[What you have to do] Give back an exact copy of the lines below, from the first through the line with "latches in the synthesized netlist"; please stop there.

[Saved entries]
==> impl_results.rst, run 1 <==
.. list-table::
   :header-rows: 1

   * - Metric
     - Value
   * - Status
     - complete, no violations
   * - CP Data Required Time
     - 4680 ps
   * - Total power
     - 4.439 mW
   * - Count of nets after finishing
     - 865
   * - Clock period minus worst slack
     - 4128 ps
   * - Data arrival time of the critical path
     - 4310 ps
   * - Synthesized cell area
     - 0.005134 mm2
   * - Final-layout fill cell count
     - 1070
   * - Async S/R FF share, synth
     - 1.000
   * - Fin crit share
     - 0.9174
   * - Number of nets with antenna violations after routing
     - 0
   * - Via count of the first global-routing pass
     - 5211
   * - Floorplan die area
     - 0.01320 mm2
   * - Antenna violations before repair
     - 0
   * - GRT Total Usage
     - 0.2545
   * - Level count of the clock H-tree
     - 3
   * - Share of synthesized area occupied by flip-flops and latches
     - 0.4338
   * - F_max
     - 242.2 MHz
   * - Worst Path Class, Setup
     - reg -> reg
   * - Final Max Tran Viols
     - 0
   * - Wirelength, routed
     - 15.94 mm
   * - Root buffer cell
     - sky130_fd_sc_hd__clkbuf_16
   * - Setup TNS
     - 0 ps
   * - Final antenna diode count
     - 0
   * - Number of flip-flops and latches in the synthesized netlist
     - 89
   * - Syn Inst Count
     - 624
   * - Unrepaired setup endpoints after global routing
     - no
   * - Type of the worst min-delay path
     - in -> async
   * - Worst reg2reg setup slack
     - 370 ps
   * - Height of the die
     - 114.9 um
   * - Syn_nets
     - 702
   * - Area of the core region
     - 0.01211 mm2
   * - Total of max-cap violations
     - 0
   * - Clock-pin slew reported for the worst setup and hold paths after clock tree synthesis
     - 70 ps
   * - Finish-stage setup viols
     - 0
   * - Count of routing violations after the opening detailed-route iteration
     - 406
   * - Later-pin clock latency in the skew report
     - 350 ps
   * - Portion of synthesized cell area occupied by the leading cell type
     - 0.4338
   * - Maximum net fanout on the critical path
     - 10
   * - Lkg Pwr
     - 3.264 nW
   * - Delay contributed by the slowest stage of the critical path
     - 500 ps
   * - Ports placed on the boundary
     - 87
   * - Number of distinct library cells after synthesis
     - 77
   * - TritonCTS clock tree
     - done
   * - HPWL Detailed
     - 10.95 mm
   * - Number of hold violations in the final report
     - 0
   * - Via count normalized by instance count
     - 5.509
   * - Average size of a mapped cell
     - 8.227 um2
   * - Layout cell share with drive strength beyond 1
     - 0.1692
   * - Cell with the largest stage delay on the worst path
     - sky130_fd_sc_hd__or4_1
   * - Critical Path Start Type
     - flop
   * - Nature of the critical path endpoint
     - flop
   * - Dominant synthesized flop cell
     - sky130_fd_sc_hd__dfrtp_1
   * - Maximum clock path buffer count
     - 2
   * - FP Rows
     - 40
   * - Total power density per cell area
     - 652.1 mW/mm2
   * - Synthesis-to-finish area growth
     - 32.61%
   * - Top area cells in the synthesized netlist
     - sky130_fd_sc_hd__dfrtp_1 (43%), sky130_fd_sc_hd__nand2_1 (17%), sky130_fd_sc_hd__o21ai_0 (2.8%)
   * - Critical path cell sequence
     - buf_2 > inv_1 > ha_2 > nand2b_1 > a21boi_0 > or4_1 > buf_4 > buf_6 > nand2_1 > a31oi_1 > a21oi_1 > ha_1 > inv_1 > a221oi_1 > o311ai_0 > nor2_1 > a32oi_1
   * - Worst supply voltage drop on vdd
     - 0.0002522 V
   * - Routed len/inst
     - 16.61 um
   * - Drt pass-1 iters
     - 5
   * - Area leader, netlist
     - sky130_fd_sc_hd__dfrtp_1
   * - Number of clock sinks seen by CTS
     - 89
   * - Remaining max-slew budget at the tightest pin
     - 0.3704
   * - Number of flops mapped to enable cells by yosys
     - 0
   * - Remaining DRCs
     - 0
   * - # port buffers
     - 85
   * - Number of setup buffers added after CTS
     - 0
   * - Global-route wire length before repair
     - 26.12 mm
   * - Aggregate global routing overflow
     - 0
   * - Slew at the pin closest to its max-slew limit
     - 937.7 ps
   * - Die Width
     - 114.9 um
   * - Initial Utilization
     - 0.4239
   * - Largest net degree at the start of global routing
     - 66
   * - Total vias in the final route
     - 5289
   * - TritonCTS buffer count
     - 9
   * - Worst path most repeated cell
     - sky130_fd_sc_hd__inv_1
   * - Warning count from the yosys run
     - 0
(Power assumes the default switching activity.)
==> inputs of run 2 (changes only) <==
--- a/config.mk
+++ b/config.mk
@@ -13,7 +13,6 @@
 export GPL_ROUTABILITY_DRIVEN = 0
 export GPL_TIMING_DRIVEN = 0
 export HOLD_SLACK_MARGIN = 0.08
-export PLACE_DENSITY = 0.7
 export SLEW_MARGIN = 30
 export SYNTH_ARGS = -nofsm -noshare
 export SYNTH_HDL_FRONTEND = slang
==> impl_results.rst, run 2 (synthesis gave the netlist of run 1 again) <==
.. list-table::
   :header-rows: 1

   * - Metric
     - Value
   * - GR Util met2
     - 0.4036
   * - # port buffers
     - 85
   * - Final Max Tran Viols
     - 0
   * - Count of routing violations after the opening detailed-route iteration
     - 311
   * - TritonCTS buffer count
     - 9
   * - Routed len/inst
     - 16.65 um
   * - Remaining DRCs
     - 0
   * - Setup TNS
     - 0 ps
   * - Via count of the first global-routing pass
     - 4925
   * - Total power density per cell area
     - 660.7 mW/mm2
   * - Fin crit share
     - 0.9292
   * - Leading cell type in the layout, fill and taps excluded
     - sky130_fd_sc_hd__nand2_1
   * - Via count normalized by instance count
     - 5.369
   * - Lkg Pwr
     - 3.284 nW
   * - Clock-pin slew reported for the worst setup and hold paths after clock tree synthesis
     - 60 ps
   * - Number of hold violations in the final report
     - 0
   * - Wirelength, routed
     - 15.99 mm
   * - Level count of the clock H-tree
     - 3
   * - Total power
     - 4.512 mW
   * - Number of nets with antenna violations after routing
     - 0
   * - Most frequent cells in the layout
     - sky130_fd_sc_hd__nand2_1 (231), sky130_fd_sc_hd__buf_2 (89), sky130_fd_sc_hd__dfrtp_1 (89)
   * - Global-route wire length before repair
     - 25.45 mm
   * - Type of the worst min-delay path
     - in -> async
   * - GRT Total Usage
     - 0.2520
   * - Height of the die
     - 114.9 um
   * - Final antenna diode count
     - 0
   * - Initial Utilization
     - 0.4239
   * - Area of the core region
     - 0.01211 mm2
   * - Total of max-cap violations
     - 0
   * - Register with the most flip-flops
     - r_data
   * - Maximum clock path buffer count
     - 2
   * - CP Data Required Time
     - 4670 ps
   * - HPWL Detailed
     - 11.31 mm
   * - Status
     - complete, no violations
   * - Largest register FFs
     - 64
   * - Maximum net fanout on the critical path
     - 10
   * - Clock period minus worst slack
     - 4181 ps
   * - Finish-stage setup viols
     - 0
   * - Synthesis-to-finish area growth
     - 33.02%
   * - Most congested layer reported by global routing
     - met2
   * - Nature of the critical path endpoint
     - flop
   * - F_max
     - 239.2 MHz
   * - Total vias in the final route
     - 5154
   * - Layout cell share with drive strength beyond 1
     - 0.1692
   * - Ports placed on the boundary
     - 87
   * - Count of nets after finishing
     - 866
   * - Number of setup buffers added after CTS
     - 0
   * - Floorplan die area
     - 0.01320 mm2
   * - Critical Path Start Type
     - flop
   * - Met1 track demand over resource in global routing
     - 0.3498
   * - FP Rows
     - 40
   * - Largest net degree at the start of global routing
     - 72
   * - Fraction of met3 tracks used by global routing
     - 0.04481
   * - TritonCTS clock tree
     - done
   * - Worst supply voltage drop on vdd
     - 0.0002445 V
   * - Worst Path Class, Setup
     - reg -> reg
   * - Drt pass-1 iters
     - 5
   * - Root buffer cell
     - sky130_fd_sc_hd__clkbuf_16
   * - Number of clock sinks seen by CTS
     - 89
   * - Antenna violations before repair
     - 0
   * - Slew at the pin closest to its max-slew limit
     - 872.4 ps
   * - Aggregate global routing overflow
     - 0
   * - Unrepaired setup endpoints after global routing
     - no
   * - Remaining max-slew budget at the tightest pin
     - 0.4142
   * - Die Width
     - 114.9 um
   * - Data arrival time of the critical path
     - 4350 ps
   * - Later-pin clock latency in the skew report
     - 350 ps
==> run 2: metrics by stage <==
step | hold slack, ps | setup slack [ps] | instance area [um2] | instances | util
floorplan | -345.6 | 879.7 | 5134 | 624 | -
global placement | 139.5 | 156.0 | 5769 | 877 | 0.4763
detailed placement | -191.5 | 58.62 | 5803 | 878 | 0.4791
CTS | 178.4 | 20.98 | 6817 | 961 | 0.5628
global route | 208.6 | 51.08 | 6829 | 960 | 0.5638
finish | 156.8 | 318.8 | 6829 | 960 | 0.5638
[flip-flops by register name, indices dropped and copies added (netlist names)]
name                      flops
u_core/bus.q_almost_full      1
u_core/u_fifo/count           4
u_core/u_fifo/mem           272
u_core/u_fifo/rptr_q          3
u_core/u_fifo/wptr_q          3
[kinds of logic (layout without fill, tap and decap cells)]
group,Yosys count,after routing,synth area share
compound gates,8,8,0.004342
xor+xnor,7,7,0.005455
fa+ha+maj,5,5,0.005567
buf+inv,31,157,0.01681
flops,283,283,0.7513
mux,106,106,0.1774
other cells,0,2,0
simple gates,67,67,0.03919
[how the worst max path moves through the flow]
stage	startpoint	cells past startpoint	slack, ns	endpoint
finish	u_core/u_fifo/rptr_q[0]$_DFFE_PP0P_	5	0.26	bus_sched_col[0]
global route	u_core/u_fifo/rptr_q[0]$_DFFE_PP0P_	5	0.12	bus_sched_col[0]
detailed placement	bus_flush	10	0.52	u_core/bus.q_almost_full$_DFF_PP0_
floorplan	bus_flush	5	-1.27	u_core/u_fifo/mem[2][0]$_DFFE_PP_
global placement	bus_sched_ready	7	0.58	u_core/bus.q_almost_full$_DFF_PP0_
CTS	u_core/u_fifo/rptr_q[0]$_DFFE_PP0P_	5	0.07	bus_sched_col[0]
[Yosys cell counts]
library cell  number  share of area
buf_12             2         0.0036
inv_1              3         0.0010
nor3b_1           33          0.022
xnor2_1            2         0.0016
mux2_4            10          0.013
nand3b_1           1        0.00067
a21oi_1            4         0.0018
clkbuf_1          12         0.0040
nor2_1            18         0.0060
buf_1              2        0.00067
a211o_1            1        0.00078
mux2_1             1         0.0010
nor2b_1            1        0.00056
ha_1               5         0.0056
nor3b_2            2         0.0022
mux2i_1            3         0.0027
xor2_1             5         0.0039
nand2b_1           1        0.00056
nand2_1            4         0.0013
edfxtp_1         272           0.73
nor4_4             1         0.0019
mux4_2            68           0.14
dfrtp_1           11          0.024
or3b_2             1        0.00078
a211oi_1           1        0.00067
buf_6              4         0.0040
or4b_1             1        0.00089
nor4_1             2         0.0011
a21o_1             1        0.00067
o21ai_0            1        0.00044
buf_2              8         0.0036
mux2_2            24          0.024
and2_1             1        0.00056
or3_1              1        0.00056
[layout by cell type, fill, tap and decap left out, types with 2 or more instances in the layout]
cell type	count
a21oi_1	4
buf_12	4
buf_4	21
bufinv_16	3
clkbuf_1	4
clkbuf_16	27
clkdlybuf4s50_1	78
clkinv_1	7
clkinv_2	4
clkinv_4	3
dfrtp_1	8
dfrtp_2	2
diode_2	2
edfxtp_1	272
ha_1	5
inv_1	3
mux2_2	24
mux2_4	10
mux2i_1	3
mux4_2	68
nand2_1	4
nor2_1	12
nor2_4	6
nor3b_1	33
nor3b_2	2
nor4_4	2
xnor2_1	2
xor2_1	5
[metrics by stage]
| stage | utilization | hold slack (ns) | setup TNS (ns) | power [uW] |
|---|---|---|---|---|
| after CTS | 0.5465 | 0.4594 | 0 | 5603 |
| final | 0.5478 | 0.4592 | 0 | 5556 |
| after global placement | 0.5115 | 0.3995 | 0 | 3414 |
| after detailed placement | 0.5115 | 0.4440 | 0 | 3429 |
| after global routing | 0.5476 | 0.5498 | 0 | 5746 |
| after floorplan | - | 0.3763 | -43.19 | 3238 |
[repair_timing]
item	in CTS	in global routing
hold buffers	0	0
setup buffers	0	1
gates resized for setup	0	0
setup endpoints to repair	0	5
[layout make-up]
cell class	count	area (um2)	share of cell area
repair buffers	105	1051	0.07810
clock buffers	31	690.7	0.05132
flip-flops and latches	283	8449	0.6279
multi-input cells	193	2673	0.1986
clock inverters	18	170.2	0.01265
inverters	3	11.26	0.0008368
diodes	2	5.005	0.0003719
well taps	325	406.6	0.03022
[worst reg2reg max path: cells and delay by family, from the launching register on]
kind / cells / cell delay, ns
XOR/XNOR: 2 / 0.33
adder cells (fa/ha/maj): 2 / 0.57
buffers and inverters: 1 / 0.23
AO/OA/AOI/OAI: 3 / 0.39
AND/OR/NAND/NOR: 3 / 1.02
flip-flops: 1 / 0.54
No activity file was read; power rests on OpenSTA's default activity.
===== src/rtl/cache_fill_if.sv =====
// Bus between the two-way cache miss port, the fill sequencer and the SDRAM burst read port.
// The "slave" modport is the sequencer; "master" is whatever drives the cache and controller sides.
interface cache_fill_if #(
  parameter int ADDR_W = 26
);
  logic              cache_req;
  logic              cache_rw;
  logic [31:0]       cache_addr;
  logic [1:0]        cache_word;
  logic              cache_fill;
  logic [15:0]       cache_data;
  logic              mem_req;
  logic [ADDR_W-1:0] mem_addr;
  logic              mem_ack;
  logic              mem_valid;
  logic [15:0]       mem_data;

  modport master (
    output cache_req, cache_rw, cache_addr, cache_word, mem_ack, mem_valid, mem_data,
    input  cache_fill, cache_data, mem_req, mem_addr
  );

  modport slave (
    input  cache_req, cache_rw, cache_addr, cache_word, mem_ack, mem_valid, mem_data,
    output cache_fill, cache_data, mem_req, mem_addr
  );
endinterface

[Written answer]
==> impl_results.rst, run 1 <==
.. list-table::
   :header-rows: 1

   * - Metric
     - Value
   * - Status
     - complete, no violations
   * - CP Data Required Time
     - 4680 ps
   * - Total power
     - 4.439 mW
   * - Count of nets after finishing
     - 865
   * - Clock period minus worst slack
     - 4128 ps
   * - Data arrival time of the critical path
     - 4310 ps
   * - Synthesized cell area
     - 0.005134 mm2
   * - Final-layout fill cell count
     - 1070
   * - Async S/R FF share, synth
     - 1.000
   * - Fin crit share
     - 0.9174
   * - Number of nets with antenna violations after routing
     - 0
   * - Via count of the first global-routing pass
     - 5211
   * - Floorplan die area
     - 0.01320 mm2
   * - Antenna violations before repair
     - 0
   * - GRT Total Usage
     - 0.2545
   * - Level count of the clock H-tree
     - 3
   * - Share of synthesized area occupied by flip-flops and latches
     - 0.4338
   * - F_max
     - 242.2 MHz
   * - Worst Path Class, Setup
     - reg -> reg
   * - Final Max Tran Viols
     - 0
   * - Wirelength, routed
     - 15.94 mm
   * - Root buffer cell
     - sky130_fd_sc_hd__clkbuf_16
   * - Setup TNS
     - 0 ps
   * - Final antenna diode count
     - 0
   * - Number of flip-flops and latches in the synthesized netlist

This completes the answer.